Friday, December 15, 2006

Darn. Decisions, decisions...

It's become increasingly, painfully clear to me of late that university is not going to work if I stay the way I am. I'm sure my Mom considers this revelation a miracle, which is ok. Perhaps it is a huge realization, revelation, epiphany, or what ever you want to call it, but I think it's a logical progression. In grade 12 one naturally is trying to figure out what they're going to do with their lives once they graduate. I for one have been seriously thinking about post-secondary. I know I want to go. I know I will go. It's all terribly exciting. Except, when you are considering everything, all the ramifications of your decisions and your life, you (I) might start to wonder if any of this is actually going to work. For instance, you may look at how you are now. You realize you suck. Then you realize that if you're barely functioning now, if you're just hanging on and really can't do much, can't focus, and are following a whole 1/3 of "the plan," you aren't going to fare much better in university. If anything, it will be worse, with you not solving anything and flunking out and winding up in the looney bin or something. You might start to get a little hysterical, seeing as how, really, you might not graduate because you can't focus and prefer to teeter back and forth and scare the shit out of your parents. Not that you like scaring them, it just comes with the package. Because of this mess you've made, you feel screwed. You really do want to go to school, get a degree, have a job and an apartment, but right now you might just keep screwing it up. You're starting to think that you might actually have to make a decision. You don't really want to give this up, but you know there's a serious possiblity you're not going to survive college if you don't - so it is by default that you start considering, seriously, the fact that you might have to do something about this. Yes, this will scare the shit out of you, but either way, you suck right now, and so maybe it would be good to do something drastic in a last ditch effort to actually do something positive, if only for the sake of your education.

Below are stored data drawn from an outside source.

`src/hdl/agbb_pkg.sv`:
```
// Package for the alpha glyph blit blend block: shared constants, the
// configuration register set and the register index codes. No dependencies.
`default_nettype none

package agbb_pkg;

   localparam int DEF_MAX_DIM  = 4096;
   localparam int CSR_INDEX_W  = 8;
   localparam int CSR_DATA_W   = 16;
   localparam int COORD_W      = 13;
   localparam int GRAY_W       = 8;
   localparam int PIX_POS_W    = 14;
   localparam int PIX_WORD_W   = 32;
   localparam int REQ_DATA_W   = 16;
   localparam int RSP_DATA_W   = 64;
   localparam logic [GRAY_W-1:0] OPAQUE_ALPHA = 8'hFF;
   localparam logic [GRAY_W-1:0] FULL_ALPHA   = 8'd255;

   typedef enum logic [CSR_INDEX_W-1:0] {
      REG_ORIGIN_X    = 8'd0,
      REG_ORIGIN_Y    = 8'd1,
      REG_GLYPH_WIDTH = 8'd2,
      REG_CLIP_LEFT   = 8'd3,
      REG_CLIP_TOP    = 8'd4,
      REG_CLIP_RIGHT  = 8'd5,
      REG_CLIP_BOTTOM = 8'd6,
      REG_INK_GRAY    = 8'd7
   } reg_index_type;

   typedef struct packed {
      logic signed [COORD_W-1:0] origin_x;
      logic signed [COORD_W-1:0] origin_y;
      logic [COORD_W-1:0]        glyph_width;
      logic [COORD_W-1:0]        clip_left;
      logic [COORD_W-1:0]        clip_top;
      logic [COORD_W-1:0]        clip_right;
      logic [COORD_W-1:0]        clip_bottom;
      logic [GRAY_W-1:0]         ink_gray;
   } cfg_type;

   // Counter width for a given glyph dimension limit.
   function automatic int count_width(input int max_dim);
      return $clog2(max_dim);
   endfunction

   // Width that holds a wrapped column count plus one, and a 13-bit register.
   function automatic int cmp_width(input int max_dim);
      return (($clog2(max_dim) + 1) > COORD_W) ? ($clog2(max_dim) + 1) : COORD_W;
   endfunction

   // Signed width of a full canvas position (origin plus counter).
   function automatic int pos_width(input int max_dim);
      return cmp_width(max_dim) + 1;
   endfunction

endpackage : agbb_pkg

`default_nettype wire

```
`src/hdl/alpha_glyph_blit_blend.sv`:
```
// Top level of the alpha glyph blit blend block: streaming ports, two-stage
// pipeline. Depends on agbb_pkg, agbb_csr, agbb_pos and agbb_blend.
`default_nettype none

// The block takes one glyph coverage byte per transaction, in row-major order,
// together with the current gray of the destination pixel, and returns one
// result per transaction: the target canvas position (origin plus the internal
// column and row counters), a write enable that is set when that position lies
// in the clip window and alpha is nonzero, and the blended opaque gray ARGB
// word (zero when nothing is written). A transaction with req_tlast set ends
// the glyph and returns both counters to zero. It accepts one transaction per
// clock cycle while rsp_tready does not hold back the output: the first
// register stage holds the item with its position, the second holds the result,
// and the input keeps flowing while a result waits on rsp_tready as long as the
// first stage has room. The counter width follows MAX_DIM. Registers are
// written through the csr_ port, whose writes complete in the cycle they are
// offered; they should be changed only while no transaction is in flight.
module alpha_glyph_blit_blend #(
   parameter int MAX_DIM = agbb_pkg::DEF_MAX_DIM
) (
   input  wire logic                             clock,
   input  wire logic                             reset,
   // Input stream.
   input  wire logic                             req_tvalid,
   output logic                                  req_tready,
   // [7:0] alpha, [15:8] dest_gray.
   input  wire logic [agbb_pkg::REQ_DATA_W-1:0]  req_tdata,
   input  wire logic                             req_tlast,
   // Result stream.
   output logic                                  rsp_tvalid,
   input  wire logic                             rsp_tready,
   // [13:0] pixel_x, [27:14] pixel_y, [59:28] pixel_word, [63:60] zero.
   output logic [agbb_pkg::RSP_DATA_W-1:0]       rsp_tdata,
   // [0] write_enable.
   output logic                                  rsp_tuser,
   output logic                                  rsp_tlast,
   // Configuration write port.
   input  wire logic                             csr_valid,
   output logic                                  csr_ready,
   input  wire logic [agbb_pkg::CSR_INDEX_W-1:0] csr_index,
   input  wire logic [agbb_pkg::CSR_DATA_W-1:0]  csr_data
);
   import agbb_pkg::*;

   localparam int PW = pos_width(MAX_DIM);

   cfg_type cfg;

   // First stage: the accepted item and its canvas position.
   logic                  s0_valid_ff, s0_valid_in;
   logic [GRAY_W-1:0]     s0_alpha_ff, s0_dest_ff;
   logic                  s0_last_ff;
   logic signed [PW-1:0]  s0_x_ff, s0_y_ff;
   logic                  s0_ready;

   // Second stage: the result held for the output.
   logic                  rsp_valid_ff, rsp_valid_in;
   logic                  rsp_we_ff;
   logic [PIX_POS_W-1:0]  rsp_x_ff, rsp_y_ff;
   logic [PIX_WORD_W-1:0] rsp_word_ff;
   logic                  rsp_last_ff;
   logic                  s1_ready;

   logic                  req_fire;
   logic signed [PW-1:0]  pos_x, pos_y;
   logic                  blend_we;
   logic [PIX_WORD_W-1:0] blend_word;

   agbb_csr u_csr (
      .clock     (clock),
      .reset     (reset),
      .csr_valid (csr_valid),
      .csr_ready (csr_ready),
      .csr_index (csr_index),
      .csr_data  (csr_data),
      .cfg       (cfg)
   );

   agbb_pos #(
      .MAX_DIM (MAX_DIM)
   ) u_pos (
      .clock     (clock),
      .reset     (reset),
      .cfg       (cfg),
      .advance   (req_fire),
      .glyph_end (req_tlast),
      .pos_x     (pos_x),
      .pos_y     (pos_y)
   );

   agbb_blend #(
      .MAX_DIM (MAX_DIM)
   ) u_blend (
      .cfg          (cfg),
      .alpha        (s0_alpha_ff),
      .dest_gray    (s0_dest_ff),
      .pos_x        (s0_x_ff),
      .pos_y        (s0_y_ff),
      .write_enable (blend_we),
      .pixel_word   (blend_word)
   );

   // A stage takes new data when it is empty or its contents move on.
   assign s1_ready   = !rsp_valid_ff || rsp_tready;
   assign s0_ready   = !s0_valid_ff || s1_ready;
   assign req_tready = s0_ready;
   assign req_fire   = req_tvalid && s0_ready;

   assign s0_valid_in  = s0_ready ? req_tvalid : s0_valid_ff;
   assign rsp_valid_in = s1_ready ? s0_valid_ff : rsp_valid_ff;

   always_ff @(posedge clock) begin
      if (reset) begin
         s0_valid_ff  <= 1'b0;
         rsp_valid_ff <= 1'b0;
      end else begin
         s0_valid_ff  <= s0_valid_in;
         rsp_valid_ff <= rsp_valid_in;
      end
   end

   always_ff @(posedge clock) begin
      if (req_fire) begin
         s0_alpha_ff <= req_tdata[GRAY_W-1:0];
         s0_dest_ff  <= req_tdata[2*GRAY_W-1:GRAY_W];
         s0_last_ff  <= req_tlast;
         s0_x_ff     <= pos_x;
         s0_y_ff     <= pos_y;
      end
   end

   always_ff @(posedge clock) begin
      if (s1_ready && s0_valid_ff) begin
         rsp_we_ff   <= blend_we;
         rsp_x_ff    <= s0_x_ff[PIX_POS_W-1:0];
         rsp_y_ff    <= s0_y_ff[PIX_POS_W-1:0];
         rsp_word_ff <= blend_word;
         rsp_last_ff <= s0_last_ff;
      end
   end

   assign rsp_tvalid = rsp_valid_ff;
   assign rsp_tuser  = rsp_we_ff;
   assign rsp_tlast  = rsp_last_ff;
   assign rsp_tdata  = {{(RSP_DATA_W-2*PIX_POS_W-PIX_WORD_W){1'b0}},
                        rsp_word_ff, rsp_y_ff, rsp_x_ff};

endmodule : alpha_glyph_blit_blend

`default_nettype wire

```
`src/hdl/agbb_csr.sv`:
```
// Configuration register file of the glyph blit blend block.
// Depends on agbb_pkg for the register set and index codes.
`default_nettype none

module agbb_csr (
   input  wire logic                             clock,
   input  wire logic                             reset,
   input  wire logic                             csr_valid,
   output logic                                  csr_ready,
   input  wire logic [agbb_pkg::CSR_INDEX_W-1:0] csr_index,
   input  wire logic [agbb_pkg::CSR_DATA_W-1:0]  csr_data,
   output agbb_pkg::cfg_type                     cfg
);
   import agbb_pkg::*;

   cfg_type cfg_ff;
   cfg_type cfg_in;

   assign csr_ready = 1'b1;
   assign cfg       = cfg_ff;

   always_comb begin
      cfg_in = cfg_ff;
      if (csr_valid) begin
         unique case (csr_index)
            REG_ORIGIN_X:    cfg_in.origin_x    = signed'(csr_data[COORD_W-1:0]);
            REG_ORIGIN_Y:    cfg_in.origin_y    = signed'(csr_data[COORD_W-1:0]);
            REG_GLYPH_WIDTH: cfg_in.glyph_width = csr_data[COORD_W-1:0];
            REG_CLIP_LEFT:   cfg_in.clip_left   = csr_data[COORD_W-1:0];
            REG_CLIP_TOP:    cfg_in.clip_top    = csr_data[COORD_W-1:0];
            REG_CLIP_RIGHT:  cfg_in.clip_right  = csr_data[COORD_W-1:0];
            REG_CLIP_BOTTOM: cfg_in.clip_bottom = csr_data[COORD_W-1:0];
            REG_INK_GRAY:    cfg_in.ink_gray    = csr_data[GRAY_W-1:0];
            default:         cfg_in = cfg_ff;
         endcase
      end
   end

   always_ff @(posedge clock) begin
      if (reset) begin
         cfg_ff.origin_x    <= '0;
         cfg_ff.origin_y    <= '0;
         cfg_ff.glyph_width <= COORD_W'(1);
         cfg_ff.clip_left   <= '0;
         cfg_ff.clip_top    <= '0;
         cfg_ff.clip_right  <= COORD_W'(4096);
         cfg_ff.clip_bottom <= COORD_W'(4096);
         cfg_ff.ink_gray    <= '0;
      end else begin
         cfg_ff <= cfg_in;
      end
   end

endmodule : agbb_csr

`default_nettype wire

```
`src/hdl/agbb_pos.sv`:
```
// Column and row counters of the glyph walk and the target canvas position.
// Depends on agbb_pkg for widths and the configuration struct.
`default_nettype none

module agbb_pos #(
   parameter int MAX_DIM = agbb_pkg::DEF_MAX_DIM
) (
   input  wire logic                                         clock,
   input  wire logic                                         reset,
   input  wire agbb_pkg::cfg_type                            cfg,
   input  wire logic                                         advance,
   input  wire logic                                         glyph_end,
   output logic signed [agbb_pkg::pos_width(MAX_DIM)-1:0]    pos_x,
   output logic signed [agbb_pkg::pos_width(MAX_DIM)-1:0]    pos_y
);
   import agbb_pkg::*;

   localparam int CW = count_width(MAX_DIM);
   localparam int GW = cmp_width(MAX_DIM);
   localparam int PW = pos_width(MAX_DIM);
   localparam logic [GW-1:0] MAX_DIM_G = GW'(MAX_DIM);

   logic [CW-1:0] column_ff, column_in;
   logic [CW-1:0] row_ff, row_in;
   logic [GW-1:0] next_col;
   logic [GW-1:0] next_row;

   assign pos_x = $signed({{(PW-COORD_W){cfg.origin_x[COORD_W-1]}}, cfg.origin_x})
                + $signed({{(PW-CW){1'b0}}, column_ff});
   assign pos_y = $signed({{(PW-COORD_W){cfg.origin_y[COORD_W-1]}}, cfg.origin_y})
                + $signed({{(PW-CW){1'b0}}, row_ff});

   assign next_col = GW'(column_ff) + GW'(1);
   assign next_row = GW'(row_ff) + GW'(1);

   always_comb begin
      column_in = column_ff;
      row_in    = row_ff;
      if (advance) begin
         if (glyph_end) begin
            column_in = '0;
            row_in    = '0;
         end else if (next_col >= GW'(cfg.glyph_width) || next_col >= MAX_DIM_G) begin
            // End of a glyph row: wrap the column, step the row.
            column_in = '0;
            row_in    = (next_row >= MAX_DIM_G) ? '0 : next_row[CW-1:0];
         end else begin
            column_in = next_col[CW-1:0];
         end
      end
   end

   always_ff @(posedge clock) begin
      if (reset) begin
         column_ff <= '0;
         row_ff    <= '0;
      end else begin
         column_ff <= column_in;
         row_ff    <= row_in;
      end
   end

endmodule : agbb_pos

`default_nettype wire

```
`src/hdl/agbb_blend.sv`:
```
// Clip test and alpha blend of one pixel, purely combinational.
// Depends on agbb_pkg for widths, constants and the configuration struct.
`default_nettype none

module agbb_blend #(
   parameter int MAX_DIM = agbb_pkg::DEF_MAX_DIM
) (
   input  wire agbb_pkg::cfg_type                            cfg,
   input  wire logic [agbb_pkg::GRAY_W-1:0]                  alpha,
   input  wire logic [agbb_pkg::GRAY_W-1:0]                  dest_gray,
   input  wire logic signed [agbb_pkg::pos_width(MAX_DIM)-1:0] pos_x,
   input  wire logic signed [agbb_pkg::pos_width(MAX_DIM)-1:0] pos_y,
   output logic                                              write_enable,
   output logic [agbb_pkg::PIX_WORD_W-1:0]                   pixel_word
);
   import agbb_pkg::*;

   localparam int PW = pos_width(MAX_DIM);
   localparam int SW = 2 * GRAY_W;

   logic signed [PW-1:0] left_s, right_s, top_s, bottom_s;
   logic                 in_clip;
   logic [SW-1:0]        ink_part, dest_part, blend_sum;
   logic [SW:0]          quot_pre;
   logic [GRAY_W-1:0]    gray;

   assign left_s   = $signed({{(PW-COORD_W){1'b0}}, cfg.clip_left});
   assign right_s  = $signed({{(PW-COORD_W){1'b0}}, cfg.clip_right});
   assign top_s    = $signed({{(PW-COORD_W){1'b0}}, cfg.clip_top});
   assign bottom_s = $signed({{(PW-COORD_W){1'b0}}, cfg.clip_bottom});

   assign in_clip = (pos_x >= left_s) && (pos_x < right_s) &&
                    (pos_y >= top_s)  && (pos_y < bottom_s);
   assign write_enable = in_clip && (alpha != '0);

   assign ink_part  = cfg.ink_gray * alpha;
   assign dest_part = dest_gray * (FULL_ALPHA - alpha);
   assign blend_sum = ink_part + dest_part;

   // Floor division by 255 for sums up to 255*255: (s + (s >> 8) + 1) >> 8.
   assign quot_pre = {1'b0, blend_sum} + (SW+1)'(blend_sum[SW-1:GRAY_W]) + (SW+1)'(1);
   assign gray     = quot_pre[SW-1:GRAY_W];

   assign pixel_word = write_enable ? {OPAQUE_ALPHA, gray, gray, gray} : '0;

endmodule : agbb_blend

`default_nettype wire

```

Argh. I really don't like default decisions. Not that I've made any. Yet. But I am thinking about it. After January exams, maybe. I could still, afterward and with a lot of hard work, graduate. I sure as hell will try. Maybe I'll have more focus, and so it'll be ok. I don't know.
Just ponderings...

I'm not really sure where or if this will go anywhere, I'm not even sure my parents will go for it. They'd proposed I go earlier, or maybe in July, but who knows where they stand now.

1 Comments:

Blogger Leah said...

Hey Bre, wanna hang out with me? It'd be sweet to see you before I head out to Calgary (on the 23rd) 'cause I've got a litte sumin sumin for ya. WINK. Maybe I'll call you. MWA!